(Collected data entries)
--- --- ---

[src/sv/tss_pkg.sv]
// shared types and constants of the tick scheduler
package tss_pkg;

  localparam int NUM_TASKS = 6;
  localparam int NUM_SEMS  = 4;
  localparam int TASK_W    = 3;
  localparam int SEM_W     = 2;
  localparam int TICK_W    = 8;
  localparam int SLEEP_W   = 16;
  localparam int CNT_W     = 5;
  localparam int QLEN_W    = 3;
  localparam int PRIO_W    = 48;
  localparam int SEMINIT_W = 16;

  localparam logic signed [CNT_W-1:0] CNT_MIN = -5'sd16;
  localparam logic signed [CNT_W-1:0] CNT_MAX = 5'sd15;
  localparam logic [PRIO_W-1:0]    PRIO_RESET    = 48'h0101_0101_0101;
  localparam logic [SEMINIT_W-1:0] SEMINIT_RESET = 16'h3111;

  typedef enum logic [2:0] {
    MODE_TICK   = 3'd0,
    MODE_SLEEP  = 3'd1,
    MODE_P      = 3'd2,
    MODE_V      = 3'd3,
    MODE_REINIT = 3'd4
  } tss_mode_e;

  typedef enum logic {
    REG_PRIO    = 1'b0,
    REG_SEMINIT = 1'b1
  } tss_reg_e;

  typedef enum logic [2:0] {
    ST_IDLE, ST_EXEC, ST_DEC, ST_PICK, ST_REFILL, ST_PICK2, ST_OUT
  } tss_state_e;

  typedef struct packed {
    logic [2:0]         mode;
    logic [SEM_W-1:0]   sem_id;
    logic [SLEEP_W-1:0] sleep_ticks;
  } tss_item_t;

  typedef struct packed {
    logic [TASK_W-1:0] current_task;
    logic              none_ready;
    logic              caller_blocked;
    logic              woken_valid;
    logic [TASK_W-1:0] woken_task;
  } tss_result_t;

  typedef struct packed {
    logic              index;
    logic [PRIO_W-1:0] data;
  } tss_cfg_t;

  typedef struct packed {
    logic               dec_sleep;
    logic               refill;
    logic               tick_dec;
    logic               set_sleep;
    logic [SLEEP_W-1:0] sleep_val;
    logic               set_wait;
    logic               clr_wait;
  } tss_cell_cmd_t;

  typedef struct packed {
    logic [TICK_W-1:0] most;
    logic [TASK_W-1:0] idx;
  } tss_best_t;

endpackage

[src/sv/tss_task_cell.sv]
// one task cell: ticks, sleep counter, waiting flag and a link of the pick chain
module tss_task_cell (
  input  logic                       clk_i,
  input  logic                       rst_ni,
  input  logic [tss_pkg::TASK_W-1:0] idx_i,
  input  logic [tss_pkg::TICK_W-1:0] prio_i,
  input  tss_pkg::tss_cell_cmd_t     cmd_i,
  input  tss_pkg::tss_best_t         best_i,
  output tss_pkg::tss_best_t         best_o
);
  import tss_pkg::*;

  logic [TICK_W-1:0]  ticks_q, ticks_d;
  logic [SLEEP_W-1:0] sleep_q, sleep_d;
  logic               wait_q, wait_d;
  logic               eligible;

  assign eligible = !wait_q && (sleep_q == '0);

  always_comb begin
    ticks_d = ticks_q;
    if (cmd_i.refill && eligible) begin
      ticks_d = prio_i;
    end else if (cmd_i.tick_dec && ticks_q != '0) begin
      ticks_d = ticks_q - 1'b1;
    end
    sleep_d = sleep_q;
    if (cmd_i.set_sleep) begin
      sleep_d = cmd_i.sleep_val;
    end else if (cmd_i.dec_sleep && sleep_q != '0) begin
      sleep_d = sleep_q - 1'b1;
    end
    wait_d = wait_q;
    if (cmd_i.set_wait) begin
      wait_d = 1'b1;
    end else if (cmd_i.clr_wait) begin
      wait_d = 1'b0;
    end
  end

  // strict compare keeps the lower index on ties
  always_comb begin
    best_o = best_i;
    if (eligible && ticks_q > best_i.most) begin
      best_o.most = ticks_q;
      best_o.idx  = idx_i;
    end
  end

  always_ff @(posedge clk_i or negedge rst_ni) begin
    if (!rst_ni) begin
      ticks_q <= '0;
      sleep_q <= '0;
      wait_q  <= 1'b0;
    end else begin
      ticks_q <= ticks_d;
      sleep_q <= sleep_d;
      wait_q  <= wait_d;
    end
  end
endmodule
[config.mk]
export PLATFORM = sky130hd
export DESIGN_NAME = tss_task_cell
export DESIGN_NICKNAME = d
export VERILOG_FILES = /design/src/sv/tss_pkg.sv /design/src/sv/tss_task_cell.sv
export SDC_FILE = /design/constraint.sdc
export NUM_CORES = 1
export LEC_CHECK = 0
export BUFFER_PORTS_ARGS = -buffer_cell sky130_fd_sc_hd__buf_2
export CAP_MARGIN = 20
export CORE_MARGIN = 10
export CORE_UTILIZATION = 55
export CTS_CLUSTER_DIAMETER = 150
export CTS_CLUSTER_SIZE = 25
export DETAILED_ROUTE_END_ITERATION = 8
export GPL_TIMING_DRIVEN = 0
export HOLD_SLACK_MARGIN = 0.06
export PLACE_DENSITY = 0.92
export SYNTH_ARGS = -nofsm -noshare
export SYNTH_HDL_FRONTEND = slang
export SYNTH_SLANG_ARGS = --single-unit
[constraint.sdc]
create_clock -name clk_i -period 3.1 [get_ports clk_i]
set_input_delay 0.155 -clock clk_i [delete_from_list [all_inputs] [get_ports clk_i]]
set_output_delay 0.155 -clock clk_i [all_outputs]
set_load 0.02 [all_outputs]
<file path="src/rtl/lmss_pkg.sv">
// ----------------------------------------------------------------------------
// lmss_pkg
// Shared constants, codes and controller/datapath bundles for the marked-line
// set with successor search.
// ----------------------------------------------------------------------------
package lmss_pkg;

  // Sizes
  localparam int unsigned CAPACITY   = 256;
  localparam int unsigned LINE_BITS  = 16;
  localparam int unsigned ADDR_W     = (CAPACITY > 1) ? $clog2(CAPACITY) : 1;
  localparam int unsigned CNT_W      = $clog2(CAPACITY + 1);
  localparam int unsigned ENTRY_W    = LINE_BITS + 1;
  localparam int unsigned OP_W       = 2;
  localparam int unsigned STATUS_W   = 3;
  localparam int unsigned IN_USER_W  = OP_W + 1;
  localparam int unsigned IN_DATA_W  = ((LINE_BITS + 7) / 8) * 8;
  localparam int unsigned OUT_DATA_W = ((LINE_BITS + CNT_W + 7) / 8) * 8;

  // Opcodes; the decoder clears on either code with the high bit set
  localparam logic [OP_W-1:0] OP_TOGGLE    = 2'd0;
  localparam logic [OP_W-1:0] OP_NEXT      = 2'd1;
  localparam logic [OP_W-1:0] OP_CLEAR     = 2'd2;
  localparam logic [OP_W-1:0] OP_CLEAR_ALT = 2'd3;

  // Result status codes
  typedef enum logic [STATUS_W-1:0] {
    ST_ADDED   = 3'd0,
    ST_REMOVED = 3'd1,
    ST_KIND    = 3'd2,
    ST_FULL    = 3'd3,
    ST_FOUND   = 3'd4,
    ST_WRAP    = 3'd5,
    ST_EMPTY   = 3'd6,
    ST_CLEARED = 3'd7
  } status_e;

  // Controller to datapath
  typedef struct packed {
    logic load;     // capture the accepted item, reset the scan
    logic scan;     // issue reads and compare entries
    logic resolve;  // settle the result, update count and memory
    logic move_rd;  // read the last entry
    logic move_wr;  // write the last entry into the freed slot
    logic emit;     // load the output register
  } cmd_t;

  // Datapath to controller
  typedef struct packed {
    logic quick;      // no scan needed (clear or empty set)
    logic scan_end;   // last entry compared or toggle hit
    logic need_move;  // removal leaves a hole below the last entry
    logic out_busy;   // output register still holds an unread item
  } sts_t;

endpackage

</file>
<file path="src/rtl/lmss_ctrl.sv">
// ----------------------------------------------------------------------------
// lmss_ctrl
// Sequencer: accept an item, run the memory scan, settle the result, move
// the last entry on a removal, and hand the result to the output register.
// ----------------------------------------------------------------------------
module lmss_ctrl (
  input  logic          clk_i,
  input  logic          rst_ni,
  input  logic          in_tvalid_i,
  output logic          in_tready_o,
  input  lmss_pkg::sts_t sts_i,
  output lmss_pkg::cmd_t cmd_o
);
  import lmss_pkg::*;

  localparam logic [2:0] S_IDLE    = 3'd0;
  localparam logic [2:0] S_SCAN    = 3'd1;
  localparam logic [2:0] S_RESOLVE = 3'd2;
  localparam logic [2:0] S_MOVE_RD = 3'd3;
  localparam logic [2:0] S_MOVE_WR = 3'd4;
  localparam logic [2:0] S_DONE    = 3'd5;

  logic [2:0] state_q, state_d;

  // Next state and commands
  always_comb begin
    state_d       = state_q;
    cmd_o         = '0;
    in_tready_o   = 1'b0;
    case (state_q)
      S_IDLE: begin
        in_tready_o = 1'b1;
        if (in_tvalid_i) begin
          cmd_o.load = 1'b1;
          state_d    = S_SCAN;
        end
      end
      S_SCAN: begin
        cmd_o.scan = 1'b1;
        if (sts_i.quick || sts_i.scan_end) begin
          state_d = S_RESOLVE;
        end
      end
      S_RESOLVE: begin
        cmd_o.resolve = 1'b1;
        state_d       = sts_i.need_move ? S_MOVE_RD : S_DONE;
      end
      S_MOVE_RD: begin
        cmd_o.move_rd = 1'b1;
        state_d       = S_MOVE_WR;
      end
      S_MOVE_WR: begin
        cmd_o.move_wr = 1'b1;
        state_d       = S_DONE;
      end
      S_DONE: begin
        if (!sts_i.out_busy) begin
          cmd_o.emit = 1'b1;
          state_d    = S_IDLE;
        end
      end
      default: begin
        state_d = S_IDLE;
      end
    endcase
  end

  // State register
  always_ff @(posedge clk_i or negedge rst_ni) begin
    if (!rst_ni) begin
      state_q <= S_IDLE;
    end else begin
      state_q <= state_d;
    end
  end

endmodule

</file>
<file path="config.mk">
export PLATFORM = sky130hd
export DESIGN_NAME = lmss_ctrl
export DESIGN_NICKNAME = d
export VERILOG_FILES = /design/src/rtl/lmss_pkg.sv /design/src/rtl/lmss_ctrl.sv
export SDC_FILE = /design/constraint.sdc
export NUM_CORES = 1
export LEC_CHECK = 0
export ABC_AREA = 1
export BUFFER_PORTS_ARGS = -buffer_cell sky130_fd_sc_hd__buf_2
export CORE_AREA = 2 2 39 41
export DETAILED_ROUTE_END_ITERATION = 8
export DIE_AREA = 0 0 41 43
export GPL_TIMING_DRIVEN = 0
export SYNTH_ARGS = -nofsm -noshare
export SYNTH_HDL_FRONTEND = slang
export SYNTH_SLANG_ARGS = --single-unit
</file>
<file path="constraint.sdc">
create_clock -name clk_i -period 0.9 [get_ports clk_i]
set_clock_uncertainty 0.05 [all_clocks]
set_input_delay 0.045 -clock clk_i [delete_from_list [all_inputs] [get_ports clk_i]]
set_output_delay 0.045 -clock clk_i [all_outputs]
set_load 0.01 [all_outputs]
</file>
Word level (Yosys, flattened, before mapping)
Cells that the tools add are included.
{"block": "classes", "n_addsub": 0, "n_mul": 0, "div": 0, "magnitude_cmp": 0, "eq_ne": 8, "shifts": 0, "mux": 14, "n_bitwise": 0, "n_reduce_logical": 3}
{"op": "one-hot mux 3 bit (6 select lines)", "count": 1}
{"op": "two-way mux 3 bit", "count": 4}
{"op": "two-way mux 1 bit", "count": 9}
{"op": "equality test 3 x 2 -> 1 bit (second input constant)", "count": 2}
{"op": "equality test 3 bit (second input constant)", "count": 2}
{"op": "inequality test 2 bit (second input constant)", "count": 3}
{"op": "equality test 3 x 1 -> 1 bit (second input constant)", "count": 1}
{"op": "logical NOT 3 bit", "count": 1}
{"op": "AND reduction 3 bit", "count": 1}
{"op": "logical OR 1 bit", "count": 1}
{"block": "word_totals", "ff_bits": 3, "latch_bits": 0, "ram_bits": 0, "romBits": 0, "input_bits": 7, "output_inout_bits": 7, "wordCells": 26, "memories": 0}

Depth between registers and ports, before layout
{"block": "depth", "depth_word": 3, "ltp_mapped": 5, "depth_no_buf": 5}

Worst setup path after synthesis
Ideal clock, no wire load.
{"block": "synth_path", "kind": "register to register", "startpoint": "reg state_q[2]", "endpoint": "reg state_q[1]", "t_arrival_ns": 0.954, "t_required_ns": 0.778, "slack_ns": -0.176, "stages_incl_launch_ff": 6, "path_buffers": 0, "synth_period_minus_slack_ns": 1.076, "cell_sequence": "dfrtp_1 inv_2 nand2_1 nor2_1 a21oi_1 nor2_1"}
{"block": "synth_via", "elab_chain_len": 3, "word_cells_on_any_way": 11, "classes_between": "eq/ne (8); mux (1); reduce/logical (2)"}
{"item": "start, declared", "line_no": "lmss_ctrl.sv:23", "source": "logic [2:0] state_q, state_d;"}
{"item": "start signal, assigned", "line_no": "lmss_ctrl.sv:73", "source": "state_q <= state_d;"}
{"item": "equality test 3 x 1 -> 1 bit (tied with other cells)", "line_no": "lmss_ctrl.sv:30", "source": "case (state_q)"}
{"item": "inequality test 2 bit (no line)"}
{"item": "AND reduction 3 bit (no line)"}
Parallel ways exist; a longest one is shown, timed or not.
A chain may end at the register's enable or synchronous reset.

==> impl.org <==
** Floorplan
- Starting density of the core :: 0.147
- The floorplan has 14 rows.
- 14 I/O pins were placed.
- After floorplanning, the core was sized to cover 1380 sq um.
- The die is 43 um tall.
- Die boundary width :: 41 um
- Die area :: 1760 sq um

** STA
- Highest clock rate :: 833 MHz
- The final count of hold timing violations came to 0.
- For the pin with the worst max-slew slack, the measured transition is 0.188 ns.
- Minimum clock period after layout :: 1.20 ns
- Final-report setup violation count :: 10
- Worst-case headroom to the max-slew limit :: 0.874
- After layout, the worst setup slack is -0.300 ns.
- Final cycle utilization of the critical path :: 1.33
- Final hold slack :: 0.0326 ns
- Setup repair after global routing missed its margin :: true
- Final Max Slew Viols :: 0

** Place
- Port bufs :: 13
- HPWL after DPL :: 438 um
- Including well taps, the total number of placed cells is 61.
- The congestion estimate from routability-driven global placement came to 0.660.

** Cells and area
- Leaving out filler cells and counting taps, the final layout contains 71.
- Fill cells in the final layout number 157.
- For this run, the post-layout net count is 63.
- More flip-flops sit in one register than any other, and that register is state_q.
- In the final layout, the share of cells above drive strength 1 is 0.673.
- Registers with the most flip-flops :: state_q: 3 flops
- The area growth from synthesis to layout is 112%.
- The register with the most flip-flops in the layout has 3 of them.
- Number of antenna diodes :: 0

** Global route
- The number of antenna violations at the first check in global routing came to 0.
- Global-route wire length before repair :: 1150 um
- Number of global-route vias before repair :: 290
- For this run, the total global-route usage over all layers was measured as 0.106.
- Pin count of the biggest net entering global routing :: 6
- Remaining Overflow, GRT :: 0

** Route
- After detailed routing, the number of remaining DRC violations is 0.
- Count of nets left with antenna violations after detail routing :: 0
- For this block, the routed nets add up to 740 um of wire.
- In this run, the number of DRC markers left after iteration 0 of detailed routing was 2.
- Dividing the detail-routed wire length by the instance count gives 10.4 um.
- The pre-antenna-repair detailed-routing pass consisted of 4 iterations.
- Dividing the detail-routed via count by the number of cells gives 4.23.
- Detailed-route via count :: 300

** Outcome
- Violations in the final reports :: negative setup slack
- The flow ran to the end, but the final reports show violations.

** Critical path
- Kind of start point of the critical path :: flip-flop
- FF-to-FF path depth :: 4
- The worst register-to-register path has a setup slack of -0.25 ns.
- Startpoint of the worst-slack reg-to-reg timing path :: state_q[2]
- Launch point of the critical path :: state_q[1]
- STA classifies the critical path endpoint as an output port.
- Along the worst path, the maximum fanout reaches 5.
- The setup path with the least slack is of type reg -> out.
- The critical path ends at cmd_o[0].
- Endpoint of the lowest-slack register-to-register path :: state_q[0]
- Data arrival time at the worst-slack endpoint :: 1.10 ns
- For the worst setup path, the data required time is 0.81 ns.

** Logic synthesis
- The number of nets handed over by synthesis was 39.
- Counting distinct cell types in the post-synthesis netlist gives 11.
- Yosys printed 0 warnings.
- Proportion of synthesized chip area in sequential cells :: 0.368
- Syn Area/Cell :: 6.37 sq um
- Post-synthesis cell count :: 32
- After synthesis the netlist holds a flip-flop and latch count of 3.
- The cell area that synthesis handed to floorplanning was 204 sq um.

** CTS
- Depth of the CTS H-tree :: 1
- Number of clock sinks :: 3
- Buffers inserted during clock tree synthesis total 3.
- Worst-Skew Late Latency :: 0.23 ns
- Buffer type at the clock tree root :: sky130_fd_sc_hd__clkbuf_4
- Clk slew on worst S/H paths :: 0.03 ns
- CTS tree :: yes
- No sink is reached through more buffers than the 2 on the longest clock path.

** Pwr
- Peak supply drop :: 0.871 mV
- Dividing total power by cell area gives a power density of 3420 nW/um^2.
- Pleak :: 0.222 nW

** Hold path
- The min-delay analysis places its worst path in the category in -> reg.

** Run
- Max-cap violations in this run came to 0.
==> report_power, final <==
| group | internal, mW | switching [mW] | total [mW] |
|---|---|---|---|
| logic | 0.423 | 0.484 | 0.907 |
| clock network | 0.166 | 0.0704 | 0.237 |
| registers | 0.208 | 0.123 | 0.331 |
==> repair_timing <==
item | CTS | global route
gates resized for setup | 9 | 3
pin swaps | 1 | 1
setup buffers | 5 | 0
endpoints found under the hold margin | 3 | 0
endpoints found under the setup margin | 10 | 10
hold buffers | 1 | 0
==> placed cells by master, fill, tap and decap left out <==
master,count
sky130_fd_sc_hd__and2_1,1
sky130_fd_sc_hd__nand4_1,2
sky130_fd_sc_hd__inv_2,2
sky130_fd_sc_hd__dlygate4sd3_1,1
sky130_fd_sc_hd__nor2_1,5
sky130_fd_sc_hd__clkbuf_4,3
sky130_fd_sc_hd__nor2_4,3
sky130_fd_sc_hd__nand2_4,1
sky130_fd_sc_hd__nand2_1,2
sky130_fd_sc_hd__nor2_2,1
sky130_fd_sc_hd__nor4_2,1
sky130_fd_sc_hd__a21oi_1,3
sky130_fd_sc_hd__buf_2,13
sky130_fd_sc_hd__nand3_1,1
sky130_fd_sc_hd__buf_6,1
sky130_fd_sc_hd__clkbuf_1,1
sky130_fd_sc_hd__inv_1,2
sky130_fd_sc_hd__inv_4,1
sky130_fd_sc_hd__nand3_2,2
sky130_fd_sc_hd__nor3_2,2
sky130_fd_sc_hd__buf_4,4
sky130_fd_sc_hd__dfrtp_2,3
==> through the flow <==
step | area (sq um) | setup WS [ns] | power (mW) | TNS, ns | util
floorplan | 234 | -0.113 | 0.730 | -0.439 | -
global placement | 319 | -0.176 | 0.917 | -1.15 | 0.231
detailed placement | 319 | -0.175 | 0.915 | -1.09 | 0.231
CTS | 417 | -0.325 | 1.41 | -2.48 | 0.301
global route | 432 | -0.385 | 1.62 | -3.33 | 0.312
finish | 432 | -0.300 | 1.47 | -2.59 | 0.312
==> critical path: stages, from the launching register on <==
cell,delay [ns]
sky130_fd_sc_hd__dfrtp_2,0.45
sky130_fd_sc_hd__nor4_2,0.26
sky130_fd_sc_hd__buf_2,0.16
==> Yosys cell counts <==
cell type	count	area, sq um
sky130_fd_sc_hd__inv_2	2	7.51
sky130_fd_sc_hd__nand2_1	3	11.3
sky130_fd_sc_hd__dfrtp_1	3	75.1
sky130_fd_sc_hd__nor4_1	1	6.26
sky130_fd_sc_hd__and2_1	1	6.26
sky130_fd_sc_hd__inv_1	3	11.3
sky130_fd_sc_hd__nor2_1	9	33.8
sky130_fd_sc_hd__a21oi_1	3	15.0
sky130_fd_sc_hd__nand3_1	3	15.0
sky130_fd_sc_hd__nor3_1	2	10.0
sky130_fd_sc_hd__nand4_1	2	12.5
==> per-layer routing <==
layer / routed length (um) / vias up / GRT usage
met5: 0 / - / 0
li1: - / 152 / -
met1: 235 / 138 / 0.0804
met2: 456 / 10 / 0.188
met3: 47 / 0 / 0.0628
met4: 0 / 0 / 0.0600
==> cells by family after synthesis <==
family,after synthesis,synth area share
compound gates,3,0.0736
buf+inv,5,0.0920
flops,3,0.368
simple gates,21,0.466
==> worst min-delay path by stage <==
stage | slack, ns | from | depth (start not counted) | end
floorplan | -0.30 | rst_ni | 0 | state_q[0]
CTS | 0.04 | sts_i[1] | 3 | state_q[1]
global placement | -0.21 | rst_ni | 1 | state_q[2]
finish | 0.03 | sts_i[1] | 3 | state_q[1]
detailed placement | -0.21 | rst_ni | 1 | state_q[0]
global route | 0.08 | sts_i[1] | 3 | state_q[1]
==> area by class of cell <==
| type | instances | area [sq um] | share of cell area |
|---|---|---|---|
| multi-input combinational | 24 | 169 | 0.391 |
| timing repair buffer | 19 | 116 | 0.270 |
| sequential | 3 | 78.8 | 0.183 |
| clock buffer | 4 | 26.3 | 0.0609 |
| inverter | 5 | 21.3 | 0.0493 |
| tap | 16 | 20.0 | 0.0464 |
(Power assumes the default switching activity.)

--- --- ---

• EXERCISE DETAILS: What are the lines above, starting at the one with "- Setup repair" and ending at the one with "- Kind of start"? Give them again exactly, and only them.

• RESPONSE AREA:
- Setup repair after global routing missed its margin :: true
- Final Max Slew Viols :: 0

** Place
- Port bufs :: 13
- HPWL after DPL :: 438 um
- Including well taps, the total number of placed cells is 61.
- The congestion estimate from routability-driven global placement came to 0.660.

** Cells and area
- Leaving out filler cells and counting taps, the final layout contains 71.
- Fill cells in the final layout number 157.
- For this run, the post-layout net count is 63.
- More flip-flops sit in one register than any other, and that register is state_q.
- In the final layout, the share of cells above drive strength 1 is 0.673.
- Registers with the most flip-flops :: state_q: 3 flops
- The area growth from synthesis to layout is 112%.
- The register with the most flip-flops in the layout has 3 of them.
- Number of antenna diodes :: 0

** Global route
- The number of antenna violations at the first check in global routing came to 0.
- Global-route wire length before repair :: 1150 um
- Number of global-route vias before repair :: 290
- For this run, the total global-route usage over all layers was measured as 0.106.
- Pin count of the biggest net entering global routing :: 6
- Remaining Overflow, GRT :: 0

** Route
- After detailed routing, the number of remaining DRC violations is 0.
- Count of nets left with antenna violations after detail routing :: 0
- For this block, the routed nets add up to 740 um of wire.
- In this run, the number of DRC markers left after iteration 0 of detailed routing was 2.
- Dividing the detail-routed wire length by the instance count gives 10.4 um.
- The pre-antenna-repair detailed-routing pass consisted of 4 iterations.
- Dividing the detail-routed via count by the number of cells gives 4.23.
- Detailed-route via count :: 300

** Outcome
- Violations in the final reports :: negative setup slack
- The flow ran to the end, but the final reports show violations.

** Critical path
- Kind of start point of the critical path :: flip-flop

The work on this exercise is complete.